Although there has not yet been a systematic review published on the approaches to chin implantation, there has been one comparing the type of implant material used. A systematic review performed in 2018 by Rojas et al 46 compared silicone and Medpore implants in facial augmentation. This study included all locations (malar, chin, mandible, nose, ears, temporal fossa, frontocranial, and orbit) and compared associated complications for silicone versus Medpore implants. The average total complication rate in chin augmentation was 1% with silicone implants and 3.3% with Medpore implants. 46 The study by Rojas et al did not compare approach to implantation and did not report on complication rates for transoral versus transcutaneous approaches.
Unfortunately, we have no randomized prospective studies examining outcomes in chin implantation. As such, a systematic review of the literature will provide us with the most evidence-based approach to recommendation for surgical approach.

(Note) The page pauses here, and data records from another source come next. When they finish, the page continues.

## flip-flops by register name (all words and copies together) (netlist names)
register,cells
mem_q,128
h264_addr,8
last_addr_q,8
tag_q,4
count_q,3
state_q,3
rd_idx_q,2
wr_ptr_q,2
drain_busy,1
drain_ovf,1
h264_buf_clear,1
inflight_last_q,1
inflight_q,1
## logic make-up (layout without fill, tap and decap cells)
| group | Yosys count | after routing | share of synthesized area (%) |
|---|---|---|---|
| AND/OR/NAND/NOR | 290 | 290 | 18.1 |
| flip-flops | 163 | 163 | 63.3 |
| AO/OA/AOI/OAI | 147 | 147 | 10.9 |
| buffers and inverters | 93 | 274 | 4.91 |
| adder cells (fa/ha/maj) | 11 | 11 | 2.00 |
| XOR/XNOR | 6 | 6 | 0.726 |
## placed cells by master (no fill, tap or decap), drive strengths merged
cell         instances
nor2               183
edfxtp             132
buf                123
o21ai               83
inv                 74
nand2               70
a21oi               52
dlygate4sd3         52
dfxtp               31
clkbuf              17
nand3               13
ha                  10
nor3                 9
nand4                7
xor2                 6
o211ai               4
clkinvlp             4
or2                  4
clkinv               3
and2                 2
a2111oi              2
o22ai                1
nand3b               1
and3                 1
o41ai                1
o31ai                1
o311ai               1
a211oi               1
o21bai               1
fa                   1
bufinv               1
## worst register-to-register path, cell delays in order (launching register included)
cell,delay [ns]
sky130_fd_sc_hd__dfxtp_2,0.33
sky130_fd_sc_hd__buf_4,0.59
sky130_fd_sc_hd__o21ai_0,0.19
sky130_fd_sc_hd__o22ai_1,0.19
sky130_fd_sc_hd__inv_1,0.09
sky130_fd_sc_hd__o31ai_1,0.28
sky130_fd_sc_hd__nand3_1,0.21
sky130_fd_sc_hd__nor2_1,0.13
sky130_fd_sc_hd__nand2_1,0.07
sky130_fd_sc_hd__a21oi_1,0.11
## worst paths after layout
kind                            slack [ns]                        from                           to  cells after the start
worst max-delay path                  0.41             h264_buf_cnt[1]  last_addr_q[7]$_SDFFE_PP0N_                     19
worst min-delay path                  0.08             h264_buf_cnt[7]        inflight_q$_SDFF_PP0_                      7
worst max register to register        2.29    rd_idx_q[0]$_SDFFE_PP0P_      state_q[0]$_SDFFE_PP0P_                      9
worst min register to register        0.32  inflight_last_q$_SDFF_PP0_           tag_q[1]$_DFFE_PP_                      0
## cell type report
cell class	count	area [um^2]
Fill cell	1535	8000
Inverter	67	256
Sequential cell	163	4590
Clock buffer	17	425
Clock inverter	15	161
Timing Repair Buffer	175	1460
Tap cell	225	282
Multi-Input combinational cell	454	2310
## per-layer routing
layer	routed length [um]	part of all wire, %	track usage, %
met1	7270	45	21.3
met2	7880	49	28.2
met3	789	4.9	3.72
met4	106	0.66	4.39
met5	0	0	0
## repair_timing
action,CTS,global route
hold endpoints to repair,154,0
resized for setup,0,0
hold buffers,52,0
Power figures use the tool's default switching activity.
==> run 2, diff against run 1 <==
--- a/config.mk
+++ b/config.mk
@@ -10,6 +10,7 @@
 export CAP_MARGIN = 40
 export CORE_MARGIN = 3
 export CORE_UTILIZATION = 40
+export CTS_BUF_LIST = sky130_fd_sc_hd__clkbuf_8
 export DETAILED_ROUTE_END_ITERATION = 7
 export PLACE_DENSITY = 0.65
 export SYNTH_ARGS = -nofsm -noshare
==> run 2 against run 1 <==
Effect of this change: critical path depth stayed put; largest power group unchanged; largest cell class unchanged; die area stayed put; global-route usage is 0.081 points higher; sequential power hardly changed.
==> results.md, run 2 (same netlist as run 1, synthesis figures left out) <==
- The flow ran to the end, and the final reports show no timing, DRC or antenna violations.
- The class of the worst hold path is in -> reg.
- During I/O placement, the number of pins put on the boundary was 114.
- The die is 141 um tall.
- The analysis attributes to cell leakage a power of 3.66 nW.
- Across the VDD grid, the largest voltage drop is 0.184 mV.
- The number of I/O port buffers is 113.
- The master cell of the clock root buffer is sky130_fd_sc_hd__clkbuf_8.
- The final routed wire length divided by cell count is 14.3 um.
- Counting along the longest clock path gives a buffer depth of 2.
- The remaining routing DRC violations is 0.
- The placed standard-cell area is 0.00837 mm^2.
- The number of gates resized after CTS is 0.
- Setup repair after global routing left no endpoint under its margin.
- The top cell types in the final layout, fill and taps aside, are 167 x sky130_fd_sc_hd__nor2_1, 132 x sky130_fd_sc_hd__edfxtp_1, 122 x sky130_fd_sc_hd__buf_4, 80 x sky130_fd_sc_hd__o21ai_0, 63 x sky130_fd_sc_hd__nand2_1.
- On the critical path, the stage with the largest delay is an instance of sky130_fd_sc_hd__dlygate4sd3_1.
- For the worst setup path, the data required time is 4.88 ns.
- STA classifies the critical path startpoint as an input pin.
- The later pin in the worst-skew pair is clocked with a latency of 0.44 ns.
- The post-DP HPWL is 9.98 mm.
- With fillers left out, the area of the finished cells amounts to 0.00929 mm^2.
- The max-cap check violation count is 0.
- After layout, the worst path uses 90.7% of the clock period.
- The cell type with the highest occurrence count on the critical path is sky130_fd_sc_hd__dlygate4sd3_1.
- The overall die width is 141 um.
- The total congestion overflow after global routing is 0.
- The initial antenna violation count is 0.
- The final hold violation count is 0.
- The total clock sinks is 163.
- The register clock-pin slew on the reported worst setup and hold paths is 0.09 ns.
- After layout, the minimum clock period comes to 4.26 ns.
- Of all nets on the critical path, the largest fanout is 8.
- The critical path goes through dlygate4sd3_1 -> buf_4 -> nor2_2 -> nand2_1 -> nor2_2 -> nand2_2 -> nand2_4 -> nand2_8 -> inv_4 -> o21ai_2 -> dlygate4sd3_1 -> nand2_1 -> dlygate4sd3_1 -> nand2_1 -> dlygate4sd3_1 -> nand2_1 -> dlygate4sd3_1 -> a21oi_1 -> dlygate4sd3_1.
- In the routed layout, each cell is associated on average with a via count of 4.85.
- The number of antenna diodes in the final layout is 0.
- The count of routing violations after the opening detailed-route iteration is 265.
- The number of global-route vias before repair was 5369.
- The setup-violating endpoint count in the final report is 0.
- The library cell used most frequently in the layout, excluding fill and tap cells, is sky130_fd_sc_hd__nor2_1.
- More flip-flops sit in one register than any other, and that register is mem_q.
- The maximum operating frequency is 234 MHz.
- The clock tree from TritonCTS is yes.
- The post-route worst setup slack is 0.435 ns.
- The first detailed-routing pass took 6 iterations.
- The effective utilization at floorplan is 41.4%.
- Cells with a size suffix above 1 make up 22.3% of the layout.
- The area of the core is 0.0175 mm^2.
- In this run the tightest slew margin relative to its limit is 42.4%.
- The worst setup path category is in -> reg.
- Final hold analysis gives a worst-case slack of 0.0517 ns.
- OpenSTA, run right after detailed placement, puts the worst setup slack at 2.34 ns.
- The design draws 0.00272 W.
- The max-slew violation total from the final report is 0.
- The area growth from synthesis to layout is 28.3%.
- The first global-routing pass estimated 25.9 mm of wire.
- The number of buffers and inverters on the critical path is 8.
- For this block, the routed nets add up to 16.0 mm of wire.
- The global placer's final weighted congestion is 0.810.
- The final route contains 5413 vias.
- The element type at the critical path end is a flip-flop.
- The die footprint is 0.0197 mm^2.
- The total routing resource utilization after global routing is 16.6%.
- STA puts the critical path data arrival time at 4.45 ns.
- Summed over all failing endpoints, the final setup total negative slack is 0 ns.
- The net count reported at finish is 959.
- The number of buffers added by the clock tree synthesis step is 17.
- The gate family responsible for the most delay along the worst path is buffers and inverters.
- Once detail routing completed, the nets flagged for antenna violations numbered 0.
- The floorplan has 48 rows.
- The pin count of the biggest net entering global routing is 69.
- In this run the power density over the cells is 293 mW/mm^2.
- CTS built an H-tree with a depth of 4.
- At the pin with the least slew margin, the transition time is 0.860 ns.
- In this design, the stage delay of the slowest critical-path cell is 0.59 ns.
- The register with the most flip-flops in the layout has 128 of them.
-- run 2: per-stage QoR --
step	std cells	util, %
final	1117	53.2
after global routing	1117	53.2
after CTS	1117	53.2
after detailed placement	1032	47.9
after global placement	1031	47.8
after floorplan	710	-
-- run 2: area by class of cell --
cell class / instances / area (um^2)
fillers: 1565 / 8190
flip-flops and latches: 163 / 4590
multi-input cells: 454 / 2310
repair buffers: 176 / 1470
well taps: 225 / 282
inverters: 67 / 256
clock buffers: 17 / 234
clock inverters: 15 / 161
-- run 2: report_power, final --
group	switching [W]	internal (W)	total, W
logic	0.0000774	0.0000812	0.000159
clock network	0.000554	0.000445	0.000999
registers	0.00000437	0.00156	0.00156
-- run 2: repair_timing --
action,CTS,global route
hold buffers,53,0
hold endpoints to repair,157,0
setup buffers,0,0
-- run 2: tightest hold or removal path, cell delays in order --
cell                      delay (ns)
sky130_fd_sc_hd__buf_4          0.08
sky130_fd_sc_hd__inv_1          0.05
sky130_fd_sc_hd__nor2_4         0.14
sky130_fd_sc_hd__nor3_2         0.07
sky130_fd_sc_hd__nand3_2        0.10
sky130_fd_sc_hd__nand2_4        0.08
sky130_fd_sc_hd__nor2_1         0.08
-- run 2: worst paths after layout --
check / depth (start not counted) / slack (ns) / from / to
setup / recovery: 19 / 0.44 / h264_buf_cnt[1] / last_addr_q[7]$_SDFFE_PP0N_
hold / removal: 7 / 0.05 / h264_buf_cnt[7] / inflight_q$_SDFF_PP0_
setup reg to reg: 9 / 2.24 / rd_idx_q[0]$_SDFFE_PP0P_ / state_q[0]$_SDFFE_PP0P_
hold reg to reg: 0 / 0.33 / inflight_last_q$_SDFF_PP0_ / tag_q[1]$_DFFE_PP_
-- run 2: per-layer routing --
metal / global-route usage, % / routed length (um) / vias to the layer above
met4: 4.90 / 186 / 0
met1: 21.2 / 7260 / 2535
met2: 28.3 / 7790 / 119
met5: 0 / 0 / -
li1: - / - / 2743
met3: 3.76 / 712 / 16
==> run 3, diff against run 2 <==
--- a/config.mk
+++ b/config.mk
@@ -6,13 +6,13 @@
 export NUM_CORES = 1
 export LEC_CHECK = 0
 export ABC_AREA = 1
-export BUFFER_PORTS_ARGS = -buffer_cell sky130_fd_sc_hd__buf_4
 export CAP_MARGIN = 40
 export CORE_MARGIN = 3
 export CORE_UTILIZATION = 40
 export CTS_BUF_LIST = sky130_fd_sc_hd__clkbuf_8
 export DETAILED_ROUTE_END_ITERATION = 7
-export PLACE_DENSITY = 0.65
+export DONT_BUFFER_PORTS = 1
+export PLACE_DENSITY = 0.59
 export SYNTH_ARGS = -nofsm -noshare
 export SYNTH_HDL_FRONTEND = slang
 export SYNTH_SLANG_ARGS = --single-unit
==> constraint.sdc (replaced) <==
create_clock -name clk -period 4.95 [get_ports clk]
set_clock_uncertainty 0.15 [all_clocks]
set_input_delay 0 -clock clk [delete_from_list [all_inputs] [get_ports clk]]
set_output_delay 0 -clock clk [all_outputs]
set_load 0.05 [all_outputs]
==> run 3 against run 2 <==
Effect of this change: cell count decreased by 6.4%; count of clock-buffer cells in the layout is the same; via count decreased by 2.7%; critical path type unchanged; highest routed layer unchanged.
[config.mk]
export PLATFORM = sky130hd
export DESIGN_NAME = mem_axil_bridge
export DESIGN_NICKNAME = d
export VERILOG_FILES = /design/src/rtl/mem_axil_bridge.sv
export SDC_FILE = /design/constraint.sdc
export NUM_CORES = 1
export LEC_CHECK = 0
export ABC_AREA = 1
export CELL_PAD_IN_SITES_DETAIL_PLACEMENT = 1
export CELL_PAD_IN_SITES_GLOBAL_PLACEMENT = 1
export CORE_MARGIN = 2
export CORE_UTILIZATION = 30
export DETAILED_ROUTE_END_ITERATION = 7
export PLACE_DENSITY = 0.86
export SETUP_SLACK_MARGIN = 0.1
export SLEW_MARGIN = 20
export SYNTH_ARGS = -nofsm -noshare
export SYNTH_HDL_FRONTEND = slang
export SYNTH_SLANG_ARGS = --single-unit
[constraint.sdc]
create_clock -name clk -period 1.5 [get_ports clk]
set_input_delay 0.375 -clock clk [delete_from_list [all_inputs] [get_ports clk]]
set_output_delay 0.375 -clock clk [all_outputs]
set_load 0.01 [all_outputs]
**src/rtl/mem_pkg.sv**
```systemverilog
// Shared definitions for the cpu/ram memory arbiter.
// Contents:
//   arb_state_e         - arbiter state encoding (IDLE, ACCESS, DONE)
//   MEM_READ/MEM_WRITE  - values carried on the read_or_write lines
//   DEFAULT_ABORT_DATA  - read data returned when the watchdog aborts a read
package mem_pkg;

  typedef enum logic [1:0] {
    IDLE   = 2'd0,
    ACCESS = 2'd1,
    DONE   = 2'd2
  } arb_state_e;

  localparam logic MEM_READ  = 1'b1;
  localparam logic MEM_WRITE = 1'b0;

  localparam logic [31:0] DEFAULT_ABORT_DATA = 32'hDEADBEEF;

endpackage

```
**src/rtl/mem_arbiter.sv**
```systemverilog
// Two-port round-robin arbiter that shares one single-ported ram between the
// cpu instruction-fetch port (port 0) and the load/store port (port 1).
// A watchdog aborts a ram access that stalls for too long.
// Ports:
//   clock, reset         - rising-edge clock, asynchronous active-low reset
//   pX_enable            - port request, held until pX_ready is seen
//   pX_read_or_write     - 1 = read, 0 = write
//   pX_addr, pX_write_data - request fields, held with pX_enable
//   pX_read_data         - registered read data, held until the next read
//   pX_ready             - one-cycle completion pulse
//   mem_*                - ram enable/read_or_write/addr/write_data, ram
//                          read data and ram completion
//   bus_error            - sticky, set on a watchdog abort
//   grant                - port owning the current access (valid when busy)
//   busy                 - arbiter is not idle
module mem_arbiter
  import mem_pkg::*;
#(
  parameter int              AW         = 32,
  parameter int              DW         = 32,
  parameter int              TIMEOUT    = 255,
  parameter logic [DW-1:0]   ABORT_DATA = DW'(DEFAULT_ABORT_DATA)
) (
  input  logic          clock,
  input  logic          reset,
  input  logic          p0_enable,
  input  logic          p0_read_or_write,
  input  logic [AW-1:0] p0_addr,
  input  logic [DW-1:0] p0_write_data,
  output logic [DW-1:0] p0_read_data,
  output logic          p0_ready,
  input  logic          p1_enable,
  input  logic          p1_read_or_write,
  input  logic [AW-1:0] p1_addr,
  input  logic [DW-1:0] p1_write_data,
  output logic [DW-1:0] p1_read_data,
  output logic          p1_ready,
  output logic          mem_enable,
  output logic          mem_read_or_write,
  output logic [AW-1:0] mem_addr,
  output logic [DW-1:0] mem_write_data,
  input  logic [DW-1:0] mem_read_data,
  input  logic          mem_ready,
  output logic          bus_error,
  output logic          grant,
  output logic          busy
);

  // The counter only needs to reach TIMEOUT-1.
  localparam int CW = (TIMEOUT > 1) ? $clog2(TIMEOUT) : 1;
  localparam logic [CW-1:0] COUNT_LAST = CW'(TIMEOUT - 1);

  arb_state_e    state_q, state_d;
  logic          grant_q, grant_d;
  logic          last_grant_q, last_grant_d;
  logic [CW-1:0] count_q, count_d;
  logic          mem_rw_q, mem_rw_d;
  logic [AW-1:0] mem_addr_q, mem_addr_d;
  logic [DW-1:0] mem_wdata_q, mem_wdata_d;
  logic [DW-1:0] p0_rdata_q, p0_rdata_d;
  logic [DW-1:0] p1_rdata_q, p1_rdata_d;
  logic          bus_error_q, bus_error_d;
  logic          pick;
  logic          timed_out;

  // Round robin: on a tie the port that did not win last time goes next;
  // otherwise whichever port is asking wins.
  assign pick = (p0_enable && p1_enable) ? ~last_grant_q : p1_enable;

  assign timed_out = (TIMEOUT != 0) && (count_q == COUNT_LAST);

  always_comb begin
    state_d      = state_q;
    grant_d      = grant_q;
    last_grant_d = last_grant_q;
    count_d      = count_q;
    mem_rw_d     = mem_rw_q;
    mem_addr_d   = mem_addr_q;
    mem_wdata_d  = mem_wdata_q;
    p0_rdata_d   = p0_rdata_q;
    p1_rdata_d   = p1_rdata_q;
    bus_error_d  = bus_error_q;

    case (state_q)
      IDLE: begin
        if (p0_enable || p1_enable) begin
          grant_d     = pick;
          mem_rw_d    = pick ? p1_read_or_write : p0_read_or_write;
          mem_addr_d  = pick ? p1_addr : p0_addr;
          mem_wdata_d = pick ? p1_write_data : p0_write_data;
          count_d     = '0;
          state_d     = ACCESS;
        end
      end

      ACCESS: begin
        count_d = count_q + 1'b1;
        // A completion on the same edge as the timeout wins over the abort.
        if (mem_ready) begin
          if (mem_rw_q == MEM_READ) begin
            if (grant_q) p1_rdata_d = mem_read_data;
            else         p0_rdata_d = mem_read_data;
          end
          last_grant_d = grant_q;
          count_d      = '0;
          state_d      = DONE;
        end else if (timed_out) begin
          // Aborted accesses still count as a turn so contention keeps
          // alternating between the ports.
          bus_error_d = 1'b1;
          if (mem_rw_q == MEM_READ) begin
            if (grant_q) p1_rdata_d = ABORT_DATA;
            else         p0_rdata_d = ABORT_DATA;
          end
          last_grant_d = grant_q;
          count_d      = '0;
          state_d      = DONE;
        end
      end

      DONE: begin
        state_d = IDLE;
      end

      default: begin
        state_d = IDLE;
      end
    endcase
  end

  // last_grant resets to port 1 so the first tie after reset goes to port 0.
  always_ff @(posedge clock or negedge reset) begin
    if (!reset) begin
      state_q      <= IDLE;
      grant_q      <= 1'b0;
      last_grant_q <= 1'b1;
      count_q      <= '0;
      mem_rw_q     <= 1'b0;
      mem_addr_q   <= '0;
      mem_wdata_q  <= '0;
      p0_rdata_q   <= '0;
      p1_rdata_q   <= '0;
      bus_error_q  <= 1'b0;
    end else begin
      state_q      <= state_d;
      grant_q      <= grant_d;
      last_grant_q <= last_grant_d;
      count_q      <= count_d;
      mem_rw_q     <= mem_rw_d;
      mem_addr_q   <= mem_addr_d;
      mem_wdata_q  <= mem_wdata_d;
      p0_rdata_q   <= p0_rdata_d;
      p1_rdata_q   <= p1_rdata_d;
      bus_error_q  <= bus_error_d;
    end
  end

  assign mem_enable        = (state_q == ACCESS);
  assign mem_read_or_write = mem_rw_q;
  assign mem_addr          = mem_addr_q;
  assign mem_write_data    = mem_wdata_q;
  assign p0_read_data      = p0_rdata_q;
  assign p1_read_data      = p1_rdata_q;
  assign p0_ready          = (state_q == DONE) && !grant_q;
  assign p1_ready          = (state_q == DONE) && grant_q;
  assign bus_error         = bus_error_q;
  assign grant             = grant_q;
  assign busy              = (state_q != IDLE);

endmodule

```
$ cat src/rtl/delay_trigger_bank.sv
// delay_trigger_bank: bank of independent delayed-enable generators.
// Each channel detects a rising edge on its trigger line and loads a delay.
// It counts that delay down, then asserts fire as a one-cycle pulse
// (PULSE_MODE=1) or as a held level (PULSE_MODE=0).
// Ports:
//   clock_50      system clock, rising edge
//   reset_button  synchronous active-high reset
//   trig          per-channel trigger level; the event is its rising edge
//   delay         per-channel delay, channel i at [i*CNT_W +: CNT_W]
//   cancel        per-channel abort, level-sampled, beats a trigger event
//   fire          registered delayed enable
//   busy          registered, high while the channel is counting
module delay_trigger_bank #(
  parameter int unsigned CHANNELS   = 2,
  parameter int unsigned CNT_W      = 8,
  parameter int unsigned PULSE_MODE = 1,
  parameter int unsigned RETRIGGER  = 1
) (
  input  logic                      clock_50,
  input  logic                      reset_button,
  input  logic [CHANNELS-1:0]       trig,
  input  logic [CHANNELS*CNT_W-1:0] delay,
  input  logic [CHANNELS-1:0]       cancel,
  output logic [CHANNELS-1:0]       fire,
  output logic [CHANNELS-1:0]       busy
);

  typedef enum logic [1:0] {
    ST_IDLE  = 2'd0,
    ST_COUNT = 2'd1,
    ST_DONE  = 2'd2
  } state_e;

  localparam logic [CNT_W-1:0] CNT_ONE   = CNT_W'(1);
  localparam bit               RETRIG_EN = (RETRIGGER != 0);
  localparam bit               PULSE_EN  = (PULSE_MODE != 0);

  for (genvar i = 0; i < CHANNELS; i++) begin : g_ch
    logic             trig_q;
    logic [CNT_W-1:0] cnt_q;
    state_e           state_q;
    logic             fire_q;
    logic             busy_q;
    logic             event_c;
    logic [CNT_W-1:0] dly_c;

    assign event_c = trig[i] & ~trig_q;
    assign dly_c   = delay[i*CNT_W +: CNT_W];

    // Per-channel state machine with registered fire/busy.
    always_ff @(posedge clock_50) begin
      if (reset_button) begin
        trig_q  <= 1'b0;
        cnt_q   <= '0;
        state_q <= ST_IDLE;
        fire_q  <= 1'b0;
        busy_q  <= 1'b0;
      end else begin
        trig_q <= trig[i];
        if (cancel[i]) begin
          // Any coincident trigger event is dropped; trig_q still tracks trig.
          state_q <= ST_IDLE;
          cnt_q   <= '0;
          fire_q  <= 1'b0;
          busy_q  <= 1'b0;
        end else begin
          case (state_q)
            ST_IDLE: begin
              if (event_c) begin
                cnt_q   <= dly_c;
                state_q <= ST_COUNT;
                busy_q  <= 1'b1;
              end
            end
            ST_COUNT: begin
              // A reload beats the terminal count; stopping at 1 makes
              // delays 0 and 1 equivalent and prevents wrap.
              if (event_c && RETRIG_EN) begin
                cnt_q <= dly_c;
              end else if (cnt_q <= CNT_ONE) begin
                state_q <= ST_DONE;
                busy_q  <= 1'b0;
                fire_q  <= 1'b1;
              end else begin
                cnt_q <= cnt_q - CNT_ONE;
              end
            end
            ST_DONE: begin
              // A new event restarts in both modes; pulse mode otherwise
              // leaves DONE after one cycle, level mode holds.
              if (event_c) begin
                fire_q  <= 1'b0;
                cnt_q   <= dly_c;
                state_q <= ST_COUNT;
                busy_q  <= 1'b1;
              end else if (PULSE_EN) begin
                fire_q  <= 1'b0;
                state_q <= ST_IDLE;
              end
            end
            default: begin
              state_q <= ST_IDLE;
              cnt_q   <= '0;
              fire_q  <= 1'b0;
              busy_q  <= 1'b0;
            end
          endcase
        end
      end
    end

    assign fire[i] = fire_q;
    assign busy[i] = busy_q;
  end

endmodule

$ cat config.mk
export PLATFORM = sky130hd
export DESIGN_NAME = delay_trigger_bank
export DESIGN_NICKNAME = d
export VERILOG_FILES = /design/src/rtl/delay_trigger_bank.sv
export SDC_FILE = /design/constraint.sdc
export NUM_CORES = 1
export LEC_CHECK = 0
export ABC_AREA = 1
export CAP_MARGIN = 20
export CORE_MARGIN = 3
export CORE_UTILIZATION = 57
export CTS_CLUSTER_SIZE = 20
export DETAILED_ROUTE_END_ITERATION = 10
export PLACE_DENSITY = 0.84
export SLEW_MARGIN = 5
export SYNTH_ARGS = -nofsm -noshare
export SYNTH_HDL_FRONTEND = slang
export SYNTH_SLANG_ARGS = --single-unit
$ cat constraint.sdc
create_clock -name clock_50 -period 3.3 [get_ports clock_50]
set_input_delay 0.33 -clock clock_50 [delete_from_list [all_inputs] [get_ports clock_50]]
set_output_delay 0.33 -clock clock_50 [all_outputs]
set_load 0.02 [all_outputs]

In this systematic review, we have found that both techniques remain valid and safe approaches to chin implantation. This is consistent with the general consensus of the surgical community. Individual analysis of each patient remains the best method of approach to that particular patient’s procedure. For example, when chin implants are done along with submentoplasty, an open approach is most often appropriate. In the setting of patients with a history of poor skin scarring including keloid or hypertrophic scars, the intraoral approach would be most appropriate. Surgeon preference and comfort with approach to the procedure will remain one of the most common reasons for the choice of one approach to another. There are many factors that can affect surgeon preference. The individual surgeon’s experience and comfort level with either surgical approach may reflect initial by approach taught during training. The surgeon’s level of tolerance for external scarring, or perceived risk of infection rate, may play a role. Other factors that may contribute but were not accounted for in this study include the status of the patient’s oral hygiene, smoking, and medical comorbidities like diabetes mellitus. A randomized controlled trial comparing approaches would be the gold standard.
Conclusion
In summary, this systematic review found that both submental and transoral approaches to chin implantation remain valid and safe approaches. This systematic review provides clinical equipoise for performance of a randomized controlled trial to directly compare the external to the intraoral approach to chin implantation.
Footnotes
Declaration of Conflicting Interests
The author(s) declared no potential conflicts of interest with respect to the research, authorship, and/or publication of this article.
Funding
The author(s) received no financial support for the research, authorship, and/or publication of this article.